Loan to INAC Kobe Leonessa
On 29 January 2016, Cho joined INAC Kobe Leonessa on loan and was given the number 16 shirt. On 26 March, she made her debut in a 3–1 win over Konomiya Speranza Osaka-Takatsuki. On 11 June, she scored twice in a 6–0 away victory against Konomiya Speranza Osaka-Takatsuki in the Nadeshiko League Cup. On 25 December, she converted a penalty in INAC Kobe Leonessa's penalty shootout win over Albirex Niigata in the 2016 Empress's Cup Final, helping the club to its sixth Empress's Cup title. Cho finished the season with two goals in 27 appearances in all competitions. On 12 January 2017, it was announced that Cho had returned to Hyundai Steel Red Angels.

Avaldsnes IL
On 7 February 2018, Cho signed a one-year contract with Avaldsnes IL, becoming the first South Korean woman to play in Norway. On 22 April 2018, she made her debut in a 3–0 loss to Vålerenga. With Cho, Avaldsnes IL reached the round of 32 in the 2017–18 UEFA Women's Champions League.

West Ham United

In December 2018, South Korean media reported that Cho had signed for West Ham United of the English FA Women's Super League. Cho So-hyun was officially announced as a West Ham player on 13 January 2019 via the club website where she was quoted as saying "It's always been my ambition to play in England, so this is a very exciting time for me. It's a big league, and to be signing for a big club like West Ham with all the history, makes it even more special." Cho made her debut on the same day coming on as a second-half substitute against title challengers Manchester City.

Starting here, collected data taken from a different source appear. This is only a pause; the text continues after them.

--- src/rtl/su_pkg.sv ---
package su_pkg;
  localparam int WORD_W  = 32;
  localparam int NAT_W   = 16;
  localparam int CTRL_W  = 32;
  localparam int CODE_W  = 4;
  localparam int IDX_W   = $clog2(WORD_W);
  localparam int EN_BIT  = 0;
  localparam int DIR_BIT = 1;
  localparam int ACQ_LSB = 8;
  localparam int PLY_LSB = 12;

  typedef enum logic [2:0] {WID16, WID8, WID4, WID1, WID32} wid_e;

  function automatic wid_e su_width(input logic [2:0] code);
    case (code)
      3'd1:    return WID8;
      3'd2:    return WID4;
      3'd3:    return WID1;
      3'd4:    return WID32;
      default: return WID16;
    endcase
  endfunction

  function automatic logic [IDX_W-1:0] su_last_index(input wid_e w);
    case (w)
      WID8:    return IDX_W'(WORD_W/8 - 1);
      WID4:    return IDX_W'(WORD_W/4 - 1);
      WID1:    return IDX_W'(WORD_W - 1);
      WID32:   return '0;
      default: return IDX_W'(WORD_W/16 - 1);
    endcase
  endfunction

  function automatic logic [2:0] su_log2w(input wid_e w);
    case (w)
      WID8:    return 3'd3;
      WID4:    return 3'd2;
      WID16:   return 3'd4;
      default: return 3'd0;
    endcase
  endfunction
endpackage

--- src/rtl/su_fmt_decode.sv ---
module su_fmt_decode
  import su_pkg::*;
(
  input  logic [CTRL_W-1:0] ctrl_word,
  output wid_e              fmt_wid,
  output logic              fmt_cplx
);
  logic [CODE_W-1:0] code;

  always_comb begin
    if (ctrl_word[DIR_BIT]) code = ctrl_word[PLY_LSB +: CODE_W];
    else                    code = ctrl_word[ACQ_LSB +: CODE_W];
    fmt_wid  = su_width(code[2:0]);
    fmt_cplx = code[3];
  end
endmodule

--- src/rtl/su_extract.sv ---
module su_extract
  import su_pkg::*;
(
  input  logic [WORD_W-1:0] word,
  input  logic [IDX_W-1:0]  idx,
  input  wid_e              wid,
  output logic [NAT_W-1:0]  sample
);
  logic [IDX_W-1:0]  shamt;
  logic [WORD_W-1:0] shifted;

  always_comb begin
    shamt   = idx << su_log2w(wid);
    shifted = word >> shamt;
    case (wid)
      WID8:    sample = {shifted[7:0], 8'h00};
      WID4:    sample = {shifted[3:0], 12'h000};
      WID1:    sample = shifted[0] ? 16'h7FFF : 16'h8001;
      WID32:   sample = word[WORD_W-1 -: NAT_W];
      default: sample = shifted[NAT_W-1:0];
    endcase
  end

  // single-bit samples only ever map to the two full-scale codes
  always_comb begin
    if (wid == WID1) begin
      a_r6_full_scale: assert (sample == 16'h7FFF || sample == 16'h8001);
    end
  end
endmodule

--- src/rtl/sample_unpacker.sv ---
module sample_unpacker
  import su_pkg::*;
(
  input  logic              clk,
  input  logic              rst_n,
  input  logic [CTRL_W-1:0] ctrl_word,
  input  logic              in_valid,
  output logic              in_ready,
  input  logic [WORD_W-1:0] in_data,
  output logic              out_valid,
  input  logic              out_ready,
  output logic [NAT_W-1:0]  out_sample,
  output logic              out_is_q,
  output logic              out_dir
);
  // reset synchronizer: asynchronous assert, synchronous release
  logic [1:0] rs_q;
  logic       srst_n;
  always_ff @(posedge clk or negedge rst_n) begin
    if (!rst_n) rs_q <= 2'b00;
    else        rs_q <= {rs_q[0], 1'b1};
  end
  assign srst_n = rs_q[1];

  logic en;
  assign en = ctrl_word[EN_BIT];

  wid_e new_wid;
  logic new_cplx;
  su_fmt_decode u_dec (.ctrl_word(ctrl_word), .fmt_wid(new_wid), .fmt_cplx(new_cplx));

  // held word and its captured format
  logic [WORD_W-1:0] word_q;
  wid_e              wid_q;
  logic              cplx_q, dir_q;
  // progress state
  logic              full_q, full_d;
  logic [IDX_W-1:0]  idx_q, idx_d;
  logic              iq_q, iq_d;

  logic at_last, out_fire, in_fire, load;

  always_comb begin
    at_last   = (idx_q == su_last_index(wid_q));
    out_valid = en && full_q;
    out_fire  = out_valid && out_ready;
    in_ready  = en && srst_n && (!full_q || (out_fire && at_last));
    in_fire   = in_valid && in_ready;
    load      = in_fire;
  end

  always_comb begin
    full_d = full_q;
    idx_d  = idx_q;
    iq_d   = iq_q;
    if (!en) begin
      full_d = 1'b0;
      idx_d  = '0;
      iq_d   = 1'b0;
    end else begin
      if (out_fire) begin
        iq_d = cplx_q & ~iq_q;
        if (at_last) begin
          full_d = 1'b0;
          idx_d  = '0;
        end else begin
          idx_d = idx_q + 1'b1;
        end
      end
      if (in_fire) begin
        full_d = 1'b1;
        idx_d  = '0;
        if (!new_cplx) iq_d = 1'b0;
      end
    end
  end

  always_ff @(posedge clk or negedge srst_n) begin
    if (!srst_n) begin
      full_q <= 1'b0;
      idx_q  <= '0;
      iq_q   <= 1'b0;
    end else begin
      full_q <= full_d;
      idx_q  <= idx_d;
      iq_q   <= iq_d;
    end
  end

  always_ff @(posedge clk or negedge srst_n) begin
    if (!srst_n) begin
      word_q <= '0;
      wid_q  <= WID16;
      cplx_q <= 1'b0;
      dir_q  <= 1'b0;
    end else if (load) begin
      word_q <= in_data;
      wid_q  <= new_wid;
      cplx_q <= new_cplx;
      dir_q  <= ctrl_word[DIR_BIT];
    end
  end

  su_extract u_ext (.word(word_q), .idx(idx_q), .wid(wid_q), .sample(out_sample));

  assign out_is_q = iq_q;
  assign out_dir  = dir_q;

  // a disabled cycle leaves nothing to present on the next one
  a_r9_disable_flush: assert property (@(posedge clk) disable iff (!srst_n)
    !en |=> !out_valid);

  // a stalled sample stays put while the block remains enabled
  a_r10_stall_stable: assert property (@(posedge clk) disable iff (!srst_n)
    (out_valid && !out_ready) ##1 en |-> out_valid && $stable(out_sample) && $stable(out_is_q));

  // an emitted I part of a complex stream is followed by a Q part
  a_r8_iq_toggle: assert property (@(posedge clk) disable iff (!srst_n)
    out_fire && cplx_q && !iq_q && !in_fire |=> iq_q);

  // real words never carry the Q flag
  a_r8_real_is_i: assert property (@(posedge clk) disable iff (!srst_n)
    full_q && !cplx_q |-> !iq_q);

  // the sample index never passes the last slot of the captured width
  a_r3_idx_range: assert property (@(posedge clk) disable iff (!srst_n)
    full_q |-> idx_q <= su_last_index(wid_q));

  // a partly drained word keeps its data and format
  a_r11_fmt_hold: assert property (@(posedge clk) disable iff (!srst_n)
    full_q && en && !at_last |=> $stable(wid_q) && $stable(word_q));
endmodule

--- config.mk ---
export PLATFORM = sky130hd
export DESIGN_NAME = sample_unpacker
export DESIGN_NICKNAME = d
export VERILOG_FILES = /design/src/rtl/su_pkg.sv /design/src/rtl/su_fmt_decode.sv /design/src/rtl/su_extract.sv /design/src/rtl/sample_unpacker.sv
export SDC_FILE = /design/constraint.sdc
export NUM_CORES = 1
export LEC_CHECK = 0
export ABC_AREA = 1
export BUFFER_PORTS_ARGS = -buffer_cell sky130_fd_sc_hd__buf_2
export CAP_MARGIN = 20
export CORE_ASPECT_RATIO = 1.4
export CORE_UTILIZATION = 40
export CTS_CLUSTER_SIZE = 30
export DETAILED_ROUTE_END_ITERATION = 6
export GPL_ROUTABILITY_DRIVEN = 0
export PLACE_DENSITY = 0.72
export SLEW_MARGIN = 30
export SYNTH_ARGS = -nofsm -noshare
export SYNTH_HDL_FRONTEND = slang
export SYNTH_SLANG_ARGS = --single-unit
--- constraint.sdc ---
create_clock -name clk -period 3.8 [get_ports clk]
set_clock_uncertainty 0.1 [all_clocks]
set_input_delay 0.38 -clock clk [delete_from_list [all_inputs] [get_ports clk]]
set_output_delay 0.38 -clock clk [all_outputs]
set_load 0.02 [all_outputs]
==> results of run 1 <==
[worst max path at each step]
| stage | start | end | cells after the start |
|---|---|---|---|
| after floorplan | rs_q[1] | word_q[22] | 7 |
| after global placement | wid_q[0] | out_sample[8] | 11 |
| after detailed placement | wid_q[0] | out_sample[14] | 14 |
| after CTS | wid_q[0] | out_sample[14] | 14 |
| after global routing | wid_q[0] | out_sample[15] | 17 |
| final | wid_q[2] | out_sample[7] | 12 |
[cell type report]
class	instances	area (µm²)
clock inverters	1	5.00
multi-input cells	571	2650
fillers	1137	5650
inverters	59	221
well taps	138	173
repair buffers	75	415
flip-flops and latches	46	1150
clock buffers	7	143
[power by group through the flow]
| stage | registers, µW | clock network (µW) | logic [µW] |
|---|---|---|---|
| detailed placement | 650 | 0 | 1200 |
| global route | 653 | 464 | 1360 |
| finish | 644 | 433 | 1230 |
| CTS | 642 | 440 | 1210 |
| floorplan | 636 | 0 | 898 |
| global placement | 650 | 0 | 1200 |
[sequential cells by signal (all words and copies together) (netlist names)]
| name | cells |
|---|---|
| cplx_q | 1 |
| full_q | 1 |
| idx_q | 5 |
| out_dir | 1 |
| out_is_q | 1 |
| rs_q | 2 |
| wid_q | 3 |
| word_q | 32 |
[critical path: stages, from the launching register on]
cell and delay, ps:
dfrtp_1 450, inv_2 200, nand3_1 200, nand2_1 190, nand2_1 100, nand2_1 110
nand2_4 160, inv_2 310, nand3_1 170, nand3_2 150, nand3_2 310, o211ai_1 230
buf_2 200
[cell usage in the layout (no fill, tap or decap), types with 8 or more instances in the layout]
| master | n |
|---|---|
| inv_1 | 52 |
| nor2_1 | 14 |
| buf_2 | 65 |
| o211ai_1 | 9 |
| nand4_1 | 11 |
| nand3_1 | 159 |
| nand2_1 | 296 |
| a21oi_1 | 8 |
| buf_4 | 8 |
| dfrtp_1 | 45 |
| o21ai_0 | 41 |
[cells by family (layout without fill, tap and decap cells)]
group	Yosys count	count (layout)
AO/OA/AOI/OAI	64	64
AND/OR/NAND/NOR	500	500
other	1	1
XOR/XNOR	4	4
adder cells (fa/ha/maj)	1	1
flip-flops	46	46
buffers and inverters	98	142
multiplexers	1	1
[what timing repair did]
action / in CTS / in global routing
endpoints found under the setup margin: 0 / 15
hold buffers: 1 / 0
endpoints found under the hold margin: 2 / 0
gates resized for setup: 0 / 3
[metal layers]
layer  wire length [µm]  vias to the layer above  GRT usage
li1                   -                     2413          -
met1               5390                     2134      0.319
met2               5790                      187      0.357
met3                718                       40     0.0205
met4                595                        0      0.120
met5                  0                        -          0
[through the flow]
step / std cells / power, µW
6_report: 897 / 2300
5_1_grt: 897 / 2470
4_1_cts: 897 / 2290
3_5_place_dp: 888 / 1850
3_3_place_gp: 888 / 1850
2_1_floorplan: 715 / 1530
==> results.cfg, run 1 <==
[run_status]
status = completed

[min_path]
hp-class = input port to register
holdPathStages = 3
hold_end = word_q[24]
hold_start = in_data[24]

[logic_synthesis]
muxShareOfSynthArea = 0.00233
synth_cell_types = 32
synthTopCellsByArea = dfrtp_1 27%, nand2_1 26%, nand3_1 19%, o21ai_0 4.8%, inv_1 4.6%
synth_top_family_by_area = simple AND/OR/NAND/NOR gates
syn-cell-area_um2 = 4290
ys_seq_area_frac = 0.268
synth_edf_count = 0
avgSynthCellArea_um2 = 6.00
syn_nets = 784
ys_ff_latch = 46
yosys-top-cells-count = 296 x nand2_1, 159 x nand3_1, 52 x inv_1
synth_async_sr_flop_share = 1.00
synthAdderAreaFrac = 0.00292
synthSimpleGateAreaFrac = 0.513
synth-warning-count = 0
syn_inst = 715
yosys_most_used_dff = dfrtp_1
synth.most_common_cell = nand2_1
synthXorXnorAreaFrac = 0.00817
synth_top_area_share = 0.268
synth_compound_area_frac = 0.0858
synth_largest_area_cell = dfrtp_1

[final_layout]
diodes = 0
fin_nets = 827
syn2layout_area_growth_pct = 10.9
postLayoutCoreUtil = 0.457
fin_area_um2 = 4750
drive_gt1_frac = 0.142

[setup_path]
crit_arrival_ps = 3080
worstPathRequired_ps = 3320
cp-end-kind = output pin
r2r_end = word_q[17]
start_kind = register
regToRegSetupSlack_ps = 810
cp_max_fo = 19
r2r-start = wid_q[0]
reg2reg_depth = 12
crit_type = register to output pin

[grt]
grt_overflow_total = 0
grt_max_degree = 46
antenna_found_initial = 0
grt_util_all_layers = 0.232
grt_pass1_wl_mm = 20.3
grt_pass1_vias = 4163

[floorplanning]
dieArea_um2 = 11100
rows = 44
coreArea_um2 = 10400
pin_count = 88
fp.dieH_um = 125
start_util = 0.412
die_width_um = 89.5

[power]
p_switching_uw = 1090
power_frac_seq = 0.279
p_int_uw = 1220
clkPwrFrac = 0.188
p_per_area_nw_per_um2 = 485
sw_frac_of_total = 0.471
comb_power_share = 0.533
vdd_drop_max_uv = 344
p_leak_uw = 0.00259

[sta]
slew_viol_final = 0
fmax_ghz = 0.281
finalCriticalPeriod_ps = 3560
setup_viol = 0
finalHoldViolations = 0
worst_pin_slew_ps = 562
relSlewSlack = 0.625
period_share = 0.937
setup_ws_ps = 239
fin_tns_setup_ps = 0
whs_ps = 182

[drt]
wire_per_inst_um = 13.9
via_per_inst = 5.32
dr_total_vias = 4774
drc = 0
dr.pass1.iters = 5
finalWirelength_mm = 12.5
drt_iter0_markers = 406
ant_nets = 0

[clock_network]
clockBufferDepth = 2
cts_setup_buffers = 0
cts.clk_slew.worst_paths_ps = 60
clock_latency_ps = 290
h-tree-depth = 2
ctsRootBufferMaster = clkbuf_16
clock-sinks = 46
tritoncts = yes
cts_buffers = 5

[placed_design]
hpwl_mm = 9.29
place_area_um2 = 4580
post-place-ws_ps = 375
numPortBuffers = 65

[flow_run]
cap_violations = 0
(Power assumes the default switching activity.)
==> run 2, diff against run 1 <==
Settings changed: BUFFER_PORTS_ARGS -buffer_cell sky130_fd_sc_hd__buf_2 to -buffer_cell sky130_fd_sc_hd__buf_4, CORE_UTILIZATION 40 to 60, PLACE_DENSITY 0.72 to 0.95.
==> run 2 against run 1 <==
Effect of this change:
- flip-flop and latch count stayed put
- routed wire length rose by 3.4%
- sequential power rose by 0.9%
- register-to-register slack got worse by 110 ps
- largest cell class unchanged
==> results.cfg, run 2 (synthesis gave the netlist of run 1 again) <==
[run_status]
status = completed

[placed_design]
numPortBuffers = 65
hpwl_mm = 9.16

[final_layout]
multiInputGateArea_um2 = 2660
diodes = 0
fillers = 595
layout_commonest_cell = nand2_1
drive_gt1_frac = 0.143
final-seq-area_um2 = 1150
mostFrequentLayoutCells = 295 x nand2_1, 159 x nand3_1, 74 x buf_4, 52 x inv_1, 45 x dfrtp_1
syn2layout_area_growth_pct = 12.8
fin_nets = 828
largest_reg_flops = 32
max_flop_register = word_q
top_regs = word_q x32, idx_q x5, wid_q x3

[clock_network]
cts.clk_slew.worst_paths_ps = 80
ctsRootBufferMaster = clkbuf_8
clock-sinks = 46
h-tree-depth = 2
clockBufferDepth = 2
clock_latency_ps = 300
tritoncts = yes
cts_buffers = 5

[grt]
grt_util_all_layers = 0.367
antenna_found_initial = 0
grt_overflow_total = 0
grt_max_degree = 57
grt_pass1_vias = 4562
grt_pass1_wl_mm = 21.3

[sta]
worst_pin_slew_ps = 738
period_share = 0.948
grt_setup_unrepaired = no
relSlewSlack = 0.508
whs_ps = 167
fin_tns_setup_ps = 0
slew_viol_final = 0
finalHoldViolations = 0
fmax_ghz = 0.278
setup_viol = 0
finalCriticalPeriod_ps = 3600

[setup_path]
worstPathRequired_ps = 3320
cp_max_fo = 48
crit_type = register to output pin
cp-end-kind = output pin
crit_arrival_ps = 3120
start_kind = register

[drt]
drt_iter0_markers = 624
wire_per_inst_um = 15.1
drc = 0
via_per_inst = 5.96
dr_total_vias = 5097
dr.pass1.iters = 7
finalWirelength_mm = 12.9
ant_nets = 0

[flow_run]
cap_violations = 0

[power]
vdd_drop_max_uv = 419
p_leak_uw = 0.00262
p_per_area_nw_per_um2 = 480
p_total_uw = 2320

[min_path]
hp-class = input port to register

[floorplanning]
dieArea_um2 = 7490
die_width_um = 73.4
start_util = 0.618
pin_count = 88
rows = 36
coreArea_um2 = 6940
fp.dieH_um = 102
-- run 2: path summary, 6_finish.rpt --
path / end / startpoint / slack, ps / cells past startpoint
setup / recovery: out_sample[6] / wid_q[0] / 200 / 12
hold / removal: word_q[7] / in_data[7] / 170 / 3
setup reg to reg: word_q[28] / wid_q[0] / 700 / 11
hold reg to reg: rs_q[1] / rs_q[0] / 270 / 0
max in group asynchronous: out_is_q / rs_q[1] / 2950 / 1
min in group asynchronous: word_q[26] / rs_q[1] / 290 / 1
-- run 2: critical path, cell delays in order, from the launching register on --
cell and delay, ps:
dfrtp_1 550, nand2_2 170, nand2_4 200, buf_8 280, nand3_1 130, nand2_1 120, nand2_1 80, nand3_1 100
nand3_1 240, nand3_2 190, nand3_2 300, o211ai_1 260, buf_4 190
-- run 2: metal layers --
metal	share of wire	wire length (µm)	global-route usage
met5	0	0	0
met4	0.066	856	0.249
met3	0.10	1340	0.0809
met2	0.47	6020	0.581
met1	0.36	4710	0.442
-- run 2: layout make-up --
cell class	count	share of cell area
Multi-Input combinational cell	571	0.549
Sequential cell	46	0.238
Timing Repair Buffer	76	0.120
Inverter	59	0.0458
Tap cell	95	0.0246
Clock buffer	7	0.0158
Clock inverter	1	0.00621
-- run 2: where the power goes --
part,internal [µW],switching (µW),leakage (µW)
Sequential,573,77.4,0.000579
Combinational,450,869,0.00199
Clock,197,156,0.0000524
-- run 2: repair_timing --
| item | 4_1_cts | 5_1_grt |
|---|---|---|
| endpoints found under the setup margin | 0 | 14 |
| hold buffers | 1 | 0 |
| gates resized for setup | 0 | 7 |
| hold endpoints to repair | 2 | 0 |
| setup buffers | 0 | 0 |
-- run 2: metrics by stage --
step,setup WS (ps),utilization,cells,instance area [µm²]
2_1_floorplan,1320,-,715,4290
3_3_place_gp,624,0.675,846,4680
3_5_place_dp,545,0.675,846,4680
4_1_cts,196,0.692,855,4800
5_1_grt,14.1,0.697,855,4830
6_report,197,0.697,855,4830
==> run 3, diff against run 2 <==
Settings changed: CORE_ASPECT_RATIO 1.4 to 1.5.
==> run 3 against run 2 <==
Effect of this change:
- the run now ends with DRC left
- sequential power is essentially flat
- utilization about the same
- clock-buffer cell count is 1 lower
- setup slack worse by 85 ps
- combinational power about the same
- critical path depth increased by 1
- fmax down 2.3%
- cell count decreased by 1.8%
- flip-flop and latch count is the same
==> results.cfg, run 3 (synthesis gave the netlist of run 1 again) <==
[final_layout]
layout_commonest_cell = nand2_1
max_flop_register = word_q
largest_reg_flops = 32
fin_nets = 830
mostFrequentLayoutCells = 295 x nand2_1, 159 x nand3_1, 76 x buf_4, 52 x inv_1, 44 x dfrtp_1
drive_gt1_frac = 0.150
top_regs = word_q x32, idx_q x5, wid_q x3
diodes = 0
syn2layout_area_growth_pct = 12.1

[clock_network]
clock-sinks = 46
ctsRootBufferMaster = clkbuf_8
cts.clk_slew.worst_paths_ps = 80
clockBufferDepth = 2
clock_latency_ps = 300
cts_setup_buffers = 0
tritoncts = yes
cts_buffers = 5
h-tree-depth = 2

[grt]
grt_util_all_layers = 0.359
grt_pass1_vias = 4747
grt_max_degree = 57
antenna_found_initial = 0
grt_pass1_wl_mm = 21.4
grt_overflow_total = 0

[power]
p_switching_uw = 1110
comb_power_share = 0.580
p_per_area_nw_per_um2 = 475
clkPwrFrac = 0.135
power_frac_seq = 0.285
vdd_drop_max_uv = 362
sw_frac_of_total = 0.486
p_int_uw = 1170
p_leak_uw = 0.00262

[setup_path]
start_kind = register
worstPathRequired_ps = 3320
crit_type = register to output pin
cp-end-kind = output pin
cp_max_fo = 16
crit_arrival_ps = 3210

[sta]
relSlewSlack = 0.492
worst_pin_slew_ps = 762
setup_viol = 0
fin_tns_setup_ps = 0
finalCriticalPeriod_ps = 3690
period_share = 0.970
finalHoldViolations = 0
whs_ps = 166
slew_viol_final = 0
fmax_ghz = 0.271

[floorplanning]
pin_count = 88
rows = 37
fp.dieH_um = 106
dieArea_um2 = 7500
die_width_um = 71.0
start_util = 0.622
coreArea_um2 = 6900

[flow_run]
cap_violations = 0

[placed_design]
numPortBuffers = 65
hpwl_mm = 9.36

[drt]
drc = 2
drt_iter0_markers = 659
finalWirelength_mm = 13.1
dr.pass1.iters = 7
via_per_inst = 6.15
ant_nets = 0
wire_per_inst_um = 15.5
dr_total_vias = 5163

[run_status]
status = complete, but fails checks
failed_checks = DRC

[min_path]
hp-class = input port to register
[run 3: cell types whose count changed in the layout (fill, tap and decap cells not counted)]
cell / previous run / this run
buf_4: 74 / 76
clkinv_2: 0 / 1
clkbuf_8: 5 / 6
nand3_2: 3 / 4
clkbuf_1: 2 / 0
dfrtp_1: 45 / 44
dfrtp_2: 1 / 2
nand2_4: 4 / 3
nand3_4: 1 / 0
bufinv_16: 1 / 0
clkinvlp_4: 0 / 1
nand2_2: 6 / 7
[run 3: path summary, 6_finish.rpt]
kind | from | end | slack (ps) | cells after the start
max | wid_q[2] | out_sample[14] | 110 | 13
min | in_data[8] | word_q[8] | 170 | 3
max reg2reg | wid_q[0] | wid_q[1] | 620 | 11
min reg2reg | rs_q[0] | rs_q[1] | 260 | 0
max in group asynchronous | rs_q[1] | wid_q[0] | 2910 | 1
min in group asynchronous | rst_n | rs_q[1] | 290 | 2
[run 3: final cells by class]
cell class              count  area [µm²]
clock buffers               6        82.6
multi-input cells         571        2640
repair buffers             78         596
flip-flops and latches     46        1150
well taps                  78        97.6
inverters                  59         221
clock inverters             2        12.5
fillers                   572        2090
[run 3: power by group through the flow]
stage	clock network, µW	logic [µW]	registers, µW
after global placement	0	1230	647
after global routing	329	1450	660
after floorplan	0	898	636
after CTS	311	1270	645
after detailed placement	0	1260	654
final	308	1320	651
[run 3: through the flow]
stage	instance area (µm²)	setup WS (ps)	instances	utilization	total power, µW
global placement	4680	559	831	0.678	1880
finish	4810	113	840	0.697	2280
detailed placement	4680	435	831	0.678	1920
CTS	4780	101	840	0.693	2230
global route	4810	-82.9	840	0.697	2440
floorplan	4290	1320	715	-	1530
[run 3: per-layer routing]
metal / track usage / up-vias / share of wire
li1: - / 2434 / -
met1: 0.447 / 2287 / 0.36
met2: 0.598 / 351 / 0.48
met3: 0.0459 / 91 / 0.093
met4: 0.196 / 0 / 0.065
met5: 0 / - / 0
[run 3: worst max-delay path: stages (launching register included)]
cell     delay (ps)
dfrtp_1         450
inv_2           180
nand3_1         180
nand2_1          90
nand2_1         120
a21oi_4         420
nand3_1         340
nand3_1         240
nand3_2         150
nand3_2         300
nand2_1          80
nor2_1          110
nand2_1          70
buf_4           160
[run 3: what timing repair did]
action                                  CTS  global route
endpoints found under the hold margin     2             0
hold buffers                              1             0
gates resized for setup                   0             6
endpoints found under the setup margin    0            15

In February 2019, Cho provided both assists for Alisha Lehmann as West Ham beat Reading 2–1.

Cho made her Women's FA Cup debut on 3 February 2019 in a 3–1 home victory over Blackburn Rovers. On 14 April 2019 West Ham reached their first FA Cup final by defeating Reading after a penalty shoot-out. With the scoreline deadlocked at 1–1, Cho scored the decisive penalty to send West Ham to Wembley.

On 6 July 2020, Cho signed a new two-year contract with West Ham.

Tottenham Hotspur
On 28 January 2021, Cho joined the FA WSL side Tottenham Hotspur on loan for the remainder of the 2020–21 season, with an option to make the loan permanent. With her men's counterpart Son Heung-min already at the club, it gave Spurs the rare distinction of having both the men's and women's South Korean national team captains at one club.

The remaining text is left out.